Мы вернулись домой. Я показала собаку консьержке. Та отнюдь не выразила восторга. Мы сели в моей студии, а пес принялся грызть обивку.

— Что вы собирались делать вечером? — спросил Луи.

Это «прошедшее несовершенное» обеспокоило меня. Ведь я действительно должна была идти с Юлиусом и Дидье на закрытый просмотр. Было два выхода: взять собаку с собой или оставить ее дома одну.
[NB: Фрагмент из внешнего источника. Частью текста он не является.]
What follows belongs to an exercise in optimizing a design on an open flow for small area; a production flow would make more cautious choices. Function was checked by simulation only, so behaviour that the tests miss may differ from the original. No driver is modelled on the clock port, so clocking that relies on it looks cheaper here than on a real chip. Power is estimated from default activity; no workload was simulated.

P:
## ddr2_ctrl_top
module ddr2_ctrl_top (
  input         clk,
  input         rst,
  input  [2:0]  af_cmd,
  input  [30:0] af_addr,
  input         af_empty,
  input         phy_init_done,
  output        ctrl_ref_flag,
  output        ctrl_af_rden,
  output        ctrl_wren,
  output        ctrl_rden,
  output [12:0] ctrl_addr,
  output [1:0]  ctrl_ba,
  output        ctrl_ras_n,
  output        ctrl_cas_n,
  output        ctrl_we_n,
  output [0:0]  ctrl_cs_n
);
For scale: about 420 cells after synthesis, about 5900 um2 of cells after synthesis.
Settings: LEC_CHECK=0, CAP_MARGIN=0, CORE_MARGIN=2, CORE_UTILIZATION=70, GPL_TIMING_DRIVEN=0, PLACE_DENSITY=0.8, SLEW_MARGIN=0; clock period 5.0 ns.
standard.sh (not shown) runs the stock make flow with config.mk's settings and CLKGATE_MAP_FILE= SYNTH_SCRIPT=/design/flow/synth_recipe.tcl, a recipe that flattens the netlist after the stock synthesis.
==> flow/flow/run.sh <==
#!/bin/bash
# The standard ORFS layout (standard.sh) with these changes:
#  - ports are buffered with buf_1 (BUFFER_PORTS_ARGS);
#  - CTS uses clkbuf_8 and inserts no dummy loads (CTS_ARGS);
#  - after CTS, flow/downsize.tcl gives each logic cell the smallest drive
#    strength of its kind that keeps setup slack above 0.8 ns, hold slack
#    above 0.05 ns and no slew/capacitance violation; the clock tree and the
#    registers are left as they are.
# Each tool's output goes to a log file of its own here.
set -euo pipefail
export BUFFER_PORTS_ARGS="-buffer_cell sky130_fd_sc_hd__buf_1"
export REMOVE_ABC_BUFFERS=1
export CTS_ARGS="-sink_clustering_enable -repair_clock_nets -dont_use_dummy_load -buf_list sky130_fd_sc_hd__clkbuf_8"
bash standard.sh cts > standard_cts.log 2>&1
R=orfs/results/sky130hd/ddr2_ctrl_top/base
DSZ_LIB=$FLOW_HOME/platforms/sky130hd/lib/sky130_fd_sc_hd__tt_025C_1v80.lib \
DSZ_RC=$FLOW_HOME/platforms/sky130hd/setRC.tcl \
DSZ_IN=$R/4_cts.odb DSZ_SDC=$R/4_cts.sdc DSZ_OUT=$R/4_cts_dsz.odb \
DSZ_MIN_SLACK=0.8 DSZ_DONT_USE="" \
  openroad -no_init -exit flow/downsize.tcl > downsize.log 2>&1
cp $R/4_cts_dsz.odb $R/4_cts.odb
bash standard.sh > standard.log 2>&1
==> flow/flow/downsize.tcl <==
# Area recovery: replace each logic cell by the smallest cell of the same
# function and pin names that keeps the design's timing and slew/cap limits.
# Reads $::env(DSZ_IN) (odb) and $::env(DSZ_SDC), writes $::env(DSZ_OUT).
read_liberty $::env(DSZ_LIB)
read_db $::env(DSZ_IN)
read_sdc $::env(DSZ_SDC)
source $::env(DSZ_RC)
set_propagated_clock [all_clocks]
estimate_parasitics -placement

set min_slack $::env(DSZ_MIN_SLACK)
proc ok_now {} {
  global min_slack
  estimate_parasitics -placement
  set s [sta::worst_slack_cmd max]
  set h [sta::worst_slack_cmd min]
  if { $s < $min_slack * 1e-9 || $h < 0.05e-9 } { return 0 }
  if { [sta::max_slew_violation_count] > 0 } { return 0 }
  if { [sta::max_capacitance_violation_count] > 0 } { return 0 }
  return 1
}
puts "start: setup [sta::worst_slack_cmd max] hold [sta::worst_slack_cmd min]"

# equivalent cells by family name (cell name without the drive suffix)
set lib_cells [get_lib_cells sky130_fd_sc_hd__*]
array set fam {}
foreach lc $lib_cells {
  set n [get_name $lc]
  if { [regexp {^(sky130_fd_sc_hd__\w+?)_(\d+)$} $n -> base drv] } {
    lappend fam($base) $n
  }
}
set saved 0.0
set dont [list]
foreach d $::env(DSZ_DONT_USE) { lappend dont $d }
foreach inst [get_cells *] {
  set m [get_property $inst ref_name]
  if { [string match "*df*" $m] || [string match "*clkbuf*" $m] || [string match "*clkinv*" $m] } { continue }
  if { [string match "*tap*" $m] || [string match "*fill*" $m] || [string match "*decap*" $m] || [string match "*conb*" $m] } { continue }
  if { ![regexp {^(sky130_fd_sc_hd__\w+?)_(\d+)$} $m -> base drv] } { continue }
  if { ![info exists fam($base)] } { continue }
  set a0 [get_property [get_lib_cells $m] area]
  set cands [list]
  foreach c $fam($base) {
    if { $c eq $m } { continue }
    if { [lsearch $dont $c] >= 0 } { continue }
    set a [get_property [get_lib_cells $c] area]
    if { $a < $a0 } { lappend cands [list $a $c] }
  }
  foreach ac [lsort -real -index 0 $cands] {
    set c [lindex $ac 1]
    replace_cell $inst $c
    if { [ok_now] } {
      puts "downsized [get_name $inst] $m -> $c ([expr $a0 - [lindex $ac 0]])"
      set saved [expr $saved + $a0 - [lindex $ac 0]]
      break
    } else {
      replace_cell $inst $m
    }
  }
}
estimate_parasitics -placement
puts "saved $saved um2; setup [sta::worst_slack_cmd max] hold [sta::worst_slack_cmd min]"
write_db $::env(DSZ_OUT)
Setup changes, P to Q
diff --git a/flow/flow/run.sh b/flow/flow/run.sh
--- a/flow/flow/run.sh
+++ b/flow/flow/run.sh
@@ -2,0 +3,3 @@
+#  - after the standard synthesis, flow/restructure.tcl re-maps the
+#    combinational logic for area (OpenROAD restructure -target area); the
+#    registers are kept as the standard synthesis made them;
@@ -13,0 +17,12 @@
+R=orfs/results/sky130hd/ddr2_ctrl_top/base
+LIB=$FLOW_HOME/platforms/sky130hd/lib/sky130_fd_sc_hd__tt_025C_1v80.lib
+
+bash standard.sh synth > standard_synth.log 2>&1
+cp $R/1_synth.odb $R/1_synth_std.odb
+mkdir -p restructure_work
+RS_LIB=$LIB RS_IN=$R/1_synth_std.odb RS_SDC=$R/1_synth.sdc RS_OUT=$R/1_synth_rs.odb \
+RS_WORK=$PWD/restructure_work \
+  openroad -no_init -exit flow/restructure.tcl > restructure.log 2>&1
+cp $R/1_synth_rs.odb $R/1_synth.odb
+touch $R/1_synth.sdc
+
@@ -15,3 +30 @@
-R=orfs/results/sky130hd/ddr2_ctrl_top/base
-DSZ_LIB=$FLOW_HOME/platforms/sky130hd/lib/sky130_fd_sc_hd__tt_025C_1v80.lib \
-DSZ_RC=$FLOW_HOME/platforms/sky130hd/setRC.tcl \
+DSZ_LIB=$LIB DSZ_RC=$FLOW_HOME/platforms/sky130hd/setRC.tcl \
==> flow/flow/restructure.tcl (new file) <==
# Area recovery on the standard synthesis's netlist: OpenROAD's restructure
# re-maps the combinational logic between the registers with ABC for area.
# The registers (their cells and names) are not touched.
read_liberty $::env(RS_LIB)
read_db $::env(RS_IN)
read_sdc $::env(RS_SDC)
set_dont_use [get_lib_cells {sky130_fd_sc_hd__probe_p_8 sky130_fd_sc_hd__probec_p_8 sky130_fd_sc_hd__lpflow_*}]
report_design_area
restructure -target area -liberty_file $::env(RS_LIB) \
  -tielo_port sky130_fd_sc_hd__conb_1/LO -tiehi_port sky130_fd_sc_hd__conb_1/HI \
  -work_dir $::env(RS_WORK)
report_design_area
report_worst_slack
write_db $::env(RS_OUT)
Compared with P, in Q final total power fell about 2.3%, global-route wire length before repair rose 6.4%, final core utilization rose 2.8 points.

* * *

ddr2_ctrl_top, a different RTL version from the one above (not shown whole).
Size in the first run: ~490 cells after synthesis, about 61 I/O pins, ~0.0068 sq mm of cells after synthesis.
make LEC_CHECK=0 CAP_MARGIN=20 CORE_MARGIN=2 CORE_UTILIZATION=40 PLACE_DENSITY=0.6 SLEW_MARGIN=20 finish   # period 5.0 ns
run.sh (not shown) runs the stock make flow with config.mk's settings and CLKGATE_MAP_FILE= SYNTH_SCRIPT=/design/flow/synth_recipe.tcl, a recipe that flattens the netlist after the stock synthesis.
Stock flow here: none of the scripts above is used.
Rerun with:
==> flow/flow/run.sh (new file) <==
#!/bin/bash
# Standard ORFS layout with two changes: ports are buffered with buf_1, and
# CTS inserts no dummy loads. Each tool's output goes to a log file here.
set -euo pipefail
export BUFFER_PORTS_ARGS="-buffer_cell sky130_fd_sc_hd__buf_1"
export CTS_ARGS="-sink_clustering_enable -repair_clock_nets -dont_use_dummy_load"
bash standard.sh > standard.log 2>&1
==> flow/standard.sh (new file) <==
#!/bin/bash
# synth_recipe.tcl (not shown) runs the flow's synth.tcl, then flattens the netlist and writes it again
# the make line also repeats each setting of config.mk as NAME=value (left out here)
make -C /OpenROAD-flow-scripts/flow DESIGN_CONFIG=/design/flow/config.mk WORK_HOME=/design/flow/orfs CLKGATE_MAP_FILE= SYNTH_SCRIPT=/design/flow/synth_recipe.tcl "${@:-finish}"
removed: flow/run.sh
The changed run finished clean; non-clock buffer count does not change; die area does not change; via count shrinks by 0.48%; fmax climbs by 0.38%; utilization decreases by 3.0 points; global-route usage falls by 0.52 points; count of clock-buffer cells in the layout does not change; worst setup slack is better by 12 ps; register-to-register slack is worse by 60 ps; synthesized area stays the same; sequential share of layout area increases by 3.6 points.

* * *

ddr2_ctrl_top with an RTL version that a note above also has.
Size: roughly 420 cells after synthesis, roughly 150 flip-flops, ~61 I/O pins.
==> flow/config.mk <==
export PLATFORM = sky130hd
export DESIGN_NAME = ddr2_ctrl_top
export DESIGN_NICKNAME = ddr2_ctrl_top
export VERILOG_FILES = /design/flow/design.v
export SDC_FILE = /design/flow/constraint.sdc
export NUM_CORES = 4
export LEC_CHECK = 0
export CAP_MARGIN = 0
export CORE_MARGIN = 2
export CORE_UTILIZATION = 70
export GPL_TIMING_DRIVEN = 0
export PLACE_DENSITY = 0.8
export SLEW_MARGIN = 0
==> flow/constraint.sdc <==
create_clock -name core_clock -period 5.0 [get_ports {clk}]
set_input_delay 1.0000 -clock core_clock [delete_from_list [all_inputs] [get_ports {clk}]]
set_output_delay 1.0000 -clock core_clock [all_outputs]
set_load 0.01 [all_outputs]
standard.sh (not shown) runs the stock make flow with config.mk's settings and CLKGATE_MAP_FILE= SYNTH_SCRIPT=/design/flow/synth_recipe.tcl, a recipe that flattens the netlist after the stock synthesis.
==> flow/flow/run.sh <==
#!/bin/bash
# Standard ORFS layout with two changes: ports are buffered with buf_1, and
# CTS inserts no dummy loads and uses small clock buffers. Each tool's output
# goes to a log file here.
set -euo pipefail
export BUFFER_PORTS_ARGS="-buffer_cell sky130_fd_sc_hd__buf_1"
export REMOVE_ABC_BUFFERS=1
export RECOVER_POWER=100
export CTS_ARGS="-sink_clustering_enable -repair_clock_nets -dont_use_dummy_load -buf_list sky130_fd_sc_hd__clkbuf_8"
bash standard.sh > standard.log 2>&1
Edit:
==> flow/flow/run.sh (replaced) <==
#!/bin/bash
# The standard ORFS layout (standard.sh) with these changes:
#  - after the standard synthesis, flow/restructure.tcl re-maps the
#    combinational logic for area (OpenROAD restructure -target area); the
#    registers are kept as the standard synthesis made them;
#  - ports are buffered with buf_1 (BUFFER_PORTS_ARGS);
#  - CTS uses clkbuf_8 and inserts no dummy loads (CTS_ARGS).
# Each tool's output goes to a log file of its own here.
set -euo pipefail
export BUFFER_PORTS_ARGS="-buffer_cell sky130_fd_sc_hd__buf_1"
export REMOVE_ABC_BUFFERS=1
export CTS_ARGS="-sink_clustering_enable -repair_clock_nets -dont_use_dummy_load -buf_list sky130_fd_sc_hd__clkbuf_8"
R=orfs/results/sky130hd/ddr2_ctrl_top/base
LIB=$FLOW_HOME/platforms/sky130hd/lib/sky130_fd_sc_hd__tt_025C_1v80.lib

bash standard.sh synth > standard_synth.log 2>&1
cp $R/1_synth.odb $R/1_synth_std.odb
mkdir -p restructure_work
RS_LIB=$LIB RS_IN=$R/1_synth_std.odb RS_SDC=$R/1_synth.sdc RS_OUT=$R/1_synth_rs.odb \
RS_WORK=$PWD/restructure_work \
  openroad -no_init -exit flow/restructure.tcl > restructure.log 2>&1
cp $R/1_synth_rs.odb $R/1_synth.odb
touch $R/1_synth.sdc

bash standard.sh > standard.log 2>&1
==> flow/flow/restructure.tcl (new file) <==
# Area recovery on the standard synthesis's netlist: OpenROAD's restructure
# re-maps the combinational logic between the registers with ABC for area.
# The registers (their cells and names) are not touched.
read_liberty $::env(RS_LIB)
read_db $::env(RS_IN)
read_sdc $::env(RS_SDC)
set_dont_use [get_lib_cells {sky130_fd_sc_hd__probe_p_8 sky130_fd_sc_hd__probec_p_8 sky130_fd_sc_hd__lpflow_*}]
report_design_area
restructure -target area -liberty_file $::env(RS_LIB) \
  -tielo_port sky130_fd_sc_hd__conb_1/LO -tiehi_port sky130_fd_sc_hd__conb_1/HI \
  -work_dir $::env(RS_WORK)
report_design_area
report_worst_slack
write_db $::env(RS_OUT)
After rerunning:
- wire length rises by 6.3%
- total power falls by 2.7%
- combinational power falls by 4.9%
- count of clock-buffer cells in the layout is unchanged
- synthesized cell count rises by 5.2%
- cell count rises by 6.0%
- clock skew falls by 8.7 ps
- sequential power falls by about 3%
Edit:
==> flow/flow/run.sh (replaced) <==
#!/bin/bash
# Standard ORFS layout with two changes: ports are buffered with buf_1, and
# CTS inserts no dummy loads and uses small clock buffers. Each tool's output
# goes to a log file here.
set -euo pipefail
export BUFFER_PORTS_ARGS="-buffer_cell sky130_fd_sc_hd__buf_1"
export CTS_ARGS="-sink_clustering_enable -repair_clock_nets -dont_use_dummy_load -buf_list sky130_fd_sc_hd__clkbuf_8"
bash standard.sh > standard.log 2>&1
- GPL_TIMING_DRIVEN: 0 -> unset
removed: flow/flow/restructure.tcl
Result: The changed run produced a clean layout. Utilization decreases by 1.6 points. Hold slack improved by 29 ps. Final area increases by 4.8%. Final cell count is lower by 5.2%. Wire length is lower by 3.5%. Sequential power grows by about 3%. Die area increases by 6.6%. Synthesized area came out higher by 6.9%.
Edit:
--- a/flow/flow/run.sh
+++ b/flow/flow/run.sh
@@ -6,2 +6,3 @@
 export BUFFER_PORTS_ARGS="-buffer_cell sky130_fd_sc_hd__buf_1"
+export REMOVE_ABC_BUFFERS=1
 export CTS_ARGS="-sink_clustering_enable -repair_clock_nets -dont_use_dummy_load -buf_list sky130_fd_sc_hd__clkbuf_8"
- GPL_TIMING_DRIVEN: unset -> 0
Effect: The new run passed the timing, DRC and antenna checks; sequential power hardly moves; area after synthesis is unchanged; final area is about the same; cell count goes down slightly; sequential share of layout area goes up by 0.18 points; maximum frequency hardly moves.

* * *

== v59 ==
ddr2_ctrl_top, a different RTL version from the one above (not shown whole).
Size in the first run: roughly 450 cells after synthesis, ~160 flip-flops, ~61 I/O pins, about 6300 um2 of cells after synthesis.
Design ddr2_ctrl_top, start of the top module:
module ddr2_ctrl_top (
  input         clk,
  input         rst,
  input  [2:0]  af_cmd,
  input  [30:0] af_addr,
  input         af_empty,
  input         phy_init_done,
  output        ctrl_ref_flag,
  output        ctrl_af_rden,
  output        ctrl_wren,
  output        ctrl_rden,
  output [12:0] ctrl_addr,
  output [1:0]  ctrl_ba,
  output        ctrl_ras_n,
  output        ctrl_cas_n,
  output        ctrl_we_n,
  output [0:0]  ctrl_cs_n
);
Settings: LEC_CHECK=0, CAP_MARGIN=0, CORE_MARGIN=2, CORE_UTILIZATION=70, PLACE_DENSITY=0.8, SLEW_MARGIN=0; clock period 5.0 ns.
==> flow/flow/run.sh <==
#!/bin/bash
# Standard ORFS layout with two changes: ports are buffered with buf_1, and
# CTS inserts no dummy loads and uses small clock buffers. Each tool's output
# goes to a log file here.
set -euo pipefail
export BUFFER_PORTS_ARGS="-buffer_cell sky130_fd_sc_hd__buf_1"
export CTS_ARGS="-sink_clustering_enable -repair_clock_nets -dont_use_dummy_load -buf_list sky130_fd_sc_hd__clkbuf_8"
bash standard.sh > standard.log 2>&1
Setup changes, v59 to v10
--- a/flow/flow/run.sh
+++ b/flow/flow/run.sh
@@ -7 +7 @@
-export CTS_ARGS="-sink_clustering_enable -repair_clock_nets -dont_use_dummy_load -buf_list sky130_fd_sc_hd__clkbuf_8"
+export CTS_ARGS="-sink_clustering_enable -repair_clock_nets -dont_use_dummy_load -buf_list sky130_fd_sc_hd__clkbuf_4 sky130_fd_sc_hd__clkbuf_8"
v10 did not run to completion, as it errored out during clock tree synthesis.
Re number of buffers added on ports: no difference whatsoever between v10 and v59.
Comparing v10 against v59, there is no change at all in parity-gate share of the synthesized area counting xor and xnor cells.
From v10 to v59, synthesized area did not move at all.
v59 -> v10: count of standard-cell rows delta 0, exact match
v10 -> v59: count of flip-flops with a built-in enable after synthesis delta 0, exact match
[inputs] v33 vs v10
--- a/flow/flow/run.sh
+++ b/flow/flow/run.sh
@@ -7 +7 @@
-export CTS_ARGS="-sink_clustering_enable -repair_clock_nets -dont_use_dummy_load -buf_list sky130_fd_sc_hd__clkbuf_4 sky130_fd_sc_hd__clkbuf_8"
+export CTS_ARGS="-sink_clustering_enable -repair_clock_nets -dont_use_dummy_load -buf_list {sky130_fd_sc_hd__clkbuf_4 sky130_fd_sc_hd__clkbuf_8}"
[summary]
From v10 to v33, part of the Yosys area used for sequential elements did not move at all. | synthesized cell count | v10 vs v33 | ≈ equal |. v33 -> v10: area fraction in compound gates after synthesis delta 0, exact match. v33: no failed stages, no open violations at the end.

[static timing again, ports no longer ideal]
The results above use ideal ports. As a check the final layouts listed here were re-extracted and re-timed, cells and wires unchanged.
Step 1: set_driving_cell puts a clkbuf_16 on clk and a buf_2 on each other input, an assumption about the parent block.
Step 2, shift: input delay + t, output delay - t, t = (earliest + latest rising clock arrival at the registers) / 2. This alone moves slack from input paths to output paths.
a / b / c = ideal / step 1 / step 2; a / b = the first two.
run | t (ns) | setup slack, ns | latest minus earliest clock arrival (ns)
P | 0.453 | 1.560 / 1.560 / 1.560 | 0.034 / 0.034
Q | 0.442 | 0.624 / 0.592 / 1.014 | 0.024 / 0.024
the first run of note 2 | 0.463 | 1.803 / 1.766 / 1.871 | 0.009 / 0.009
the second run of note 2 | 0.454 | 1.815 / 1.815 / 1.815 | 0.023 / 0.023
the first run of note 3 | 0.447 | 1.553 / 1.553 / 1.553 | 0.032 / 0.032
the second run of note 3 | 0.442 | 0.624 / 0.592 / 1.014 | 0.024 / 0.024
the third run of note 3 | 0.449 | 1.634 / 1.600 / 2.049 | 0.036 / 0.037
the fourth run of note 3 | 0.446 | 1.630 / 1.600 / 1.874 | 0.034 / 0.034
v59 | 0.455 | 2.018 / 1.986 / 2.126 | 0.041 / 0.041
v33 | 0.455 | 2.018 / 1.986 / 2.126 | 0.041 / 0.041
After both steps setup and hold are still met in every run listed.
Луи предугадал возможность такого решения,

— Если вы оставите его одного, он будет выть, — заявил он, — и я, между прочим, тоже.

— Как?

— Да, если вы нас покинете сегодня вечером, он будет ужасно лаять, а я, вместо того, чтобы его успокоить, буду орать вместе с ним.

— У вас есть другое предложение?

— Ну да. Я схожу за покупками. Мы откроем окно, потому что стоит теплая погода, и спокойно поужинаем здесь втроем, чтобы мы со щенком немного свыклись с вашей новой жизнью.

Он, конечно, шутил, но вид у него был крайне решительный. Я попыталась возразить.

— Надо бы позвонить, — сказала я. — То, что я собираюсь сделать, очень невоспитанно с моей стороны.

Но, говоря это, я хорошо понимала, что не представляю себе иного вечера, чем тот, который он мне описал. Наверное, у меня был очень сконфуженный вид, потому что он расхохотался и встал:

— Да, позвоните. А я пойду куплю собачьих консервов на троих.

Он ушел. Мгновение я сидела, как оглушенная. Потом ко мне подбежал пес и забрался на колени. Он хватал ртом мои волосы, а я разглядывала его минут десять объясняла ему, какой он хороший, красивый, умный, как и полагается плохому воспитателю, который портит детей. Нужно было позвонить, пока не вернулся Луи. В трубке послышался сухой голос Юлиуса, и впервые вызвал во мне не умиротворение, а замешательство.